Accordingly, DSSRC concluded that claims positioning Juice Plus+ in such a structure function context (i.e., as contributing to cardiovascular wellness) were appropriate. Notwithstanding, as noted earlier in this decision, according to the Company, Juice Plus+ is intended to help bridge the gap between what people should eat and what they do eat every day and, as such, the Company and its salesforce members should not be suggesting to consumers that Juice Plus+ can be used as a replacement for the recommended daily intake of fruits and vegetables.
DSSRC also noted that the claims regarding Juice Plus+’ cardiovascular wellness benefits were presented in various contexts in the remaining posts and was often presented as one of a dozen health benefits provided by using the product. For example, DSSRC reviewed one Instagram post identified by the NGO that consisted of six slides. DSSRC determined that four of the six slides did not contain any substantive references to Juice Plus+. However, one slide featured a list of several health benefits that the product could assist with (including a statement that Juice Plus+ “contributes to cardiovascular wellness”) some of which DSSRC determined were not reliably supported by the Company’s research. DSSRC was also troubled by another slide which showed Juice Plus+ capsules accompanied by language stating: “healing our bodies from the inside out”. DSSRC concluded that this claim would be in contravention of the disclaimer on the Company’s website indicating that the product “is not intended to diagnose, treat, cure or prevent any disease” and should be removed from the post.
c. Cognitive Functioning
Several remaining posts include claims communicating that Juice Plus+ helps improve mood and brain health.34 In addition, one of the remaining posts communicated the message that the product can be used to help with mood and depression, however, there has been no evidence provided by the Company demonstrating that using Juice Plus+ can alleviate depression, specifically, or improve mood.
The one study provided by Juice Plus+ to support improvements in cognitive functioning had a large sample size (92 subjects) and indicated statistically significant improvements in the processes involved in executive functions such as working memory (ability to plan, alternation and fluidity of the motor response) and short-term memory. However, although the study showed statistically significant improvements over the control group in these working memory tasks, DSSRC concluded that these results in this one study did not support a general (i.e., “brain fog”) and long-term memory improvement claim as these specific types of memory and cognitive functioning were not evaluated.35
In sum, DSSRC concluded that this one study, by itself, did not meet the standard of reliable and competent scientific evidence necessary to support health-related claims pertaining to alleviating brain fog, depression, and improvement in mood. Accordingly, DSSRC recommended that any such broad cognitive improvement claims be discontinued.
d. DNA Support
Several remaining posts included claims that Juice Plus+ can help with cellular health and help protect and maintain healthy DNA. In its evaluation of these posts, DSSRC again noted the omission of language indicating that the benefits of Juice Plus+ in maintaining DNA health are optimized when supplementing a diet that includes consumption of fruits and vegetables, and, thus, it would be reasonable for consumers to interpret the Company’s claims as communicating that taking Juice Plus+ alone (i.e., as a substitute for consuming fruits and vegetables) would result in maintaining DNA integrity, a message that has not been supported.
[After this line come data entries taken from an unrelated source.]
--- config.mk ---
export PLATFORM = sky130hd
export DESIGN_NAME = i2c_byte_master
export DESIGN_NICKNAME = d
export VERILOG_FILES = /design/src/rtl/i2cb_pkg.sv /design/src/rtl/i2cb_sync.sv /design/src/rtl/i2cb_qtick.sv /design/src/rtl/i2cb_engine.sv /design/src/rtl/i2c_byte_master.sv
export SDC_FILE = /design/constraint.sdc
export NUM_CORES = 1
export LEC_CHECK = 0
export ABC_CLOCK_PERIOD_IN_PS = 3200
export BUFFER_PORTS_ARGS = -buffer_cell sky130_fd_sc_hd__buf_2
export CORE_MARGIN = 10
export CORE_UTILIZATION = 28
export CTS_BUF_LIST = sky130_fd_sc_hd__clkbuf_2 sky130_fd_sc_hd__clkbuf_4 sky130_fd_sc_hd__clkbuf_8
export CTS_CLUSTER_DIAMETER = 200
export DETAILED_ROUTE_END_ITERATION = 8
export PLACE_DENSITY_LB_ADDON = 0.2
export SETUP_SLACK_MARGIN = 0.1
export SYNTH_ARGS = -nofsm -noshare
export SYNTH_HDL_FRONTEND = slang
export SYNTH_HIERARCHICAL = 1
export SYNTH_SLANG_ARGS = --single-unit
--- constraint.sdc ---
create_clock -name clk -period 3.2 [get_ports clk]
set_clock_uncertainty 0.1 [all_clocks]
set_input_delay 0.16 -clock clk [delete_from_list [all_inputs] [get_ports clk]]
set_output_delay 0.16 -clock clk [all_outputs]
set_load 0.1 [all_outputs]
--- src/rtl/i2cb_pkg.sv ---
package i2cb_pkg;

   // Control register bit positions (software decodes these)
   localparam int CB_DIR   = 0;
   localparam int CB_START = 1;
   localparam int CB_STOP  = 2;
   localparam int CB_STAT  = 4;
   localparam int CB_ACK   = 5;
   localparam int CB_GO    = 7;

   localparam int BYTE_W   = 8;
   localparam int SLOT_CNT = BYTE_W + 1;   // data bits plus acknowledge slot

   typedef enum logic [2:0] {
      ENG_IDLE,
      ENG_START,
      ENG_BIT,
      ENG_STOP,
      ENG_TAIL
   } eng_st_t;

   typedef struct packed {
      logic ack;
      logic stop;
      logic start;
      logic dir;
   } cmd_t;

endpackage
The six studies provided by Juice Plus+ were each conducted on various groups of individuals i.e., elderly subjects, obese subjects, middle aged subjects, law students and subjects of Japanese descent. Collectively, the studies demonstrated a reduction in cellular DNA damage. However, the size of the studies varied from 20 subjects in one study36 to 106 subjects in another37 and the dosing of the products in the six tests ranged from four to six fruit and vegetable capsules per day. Moreover, several of the studies state that the observations made in the evaluations warrant additional research.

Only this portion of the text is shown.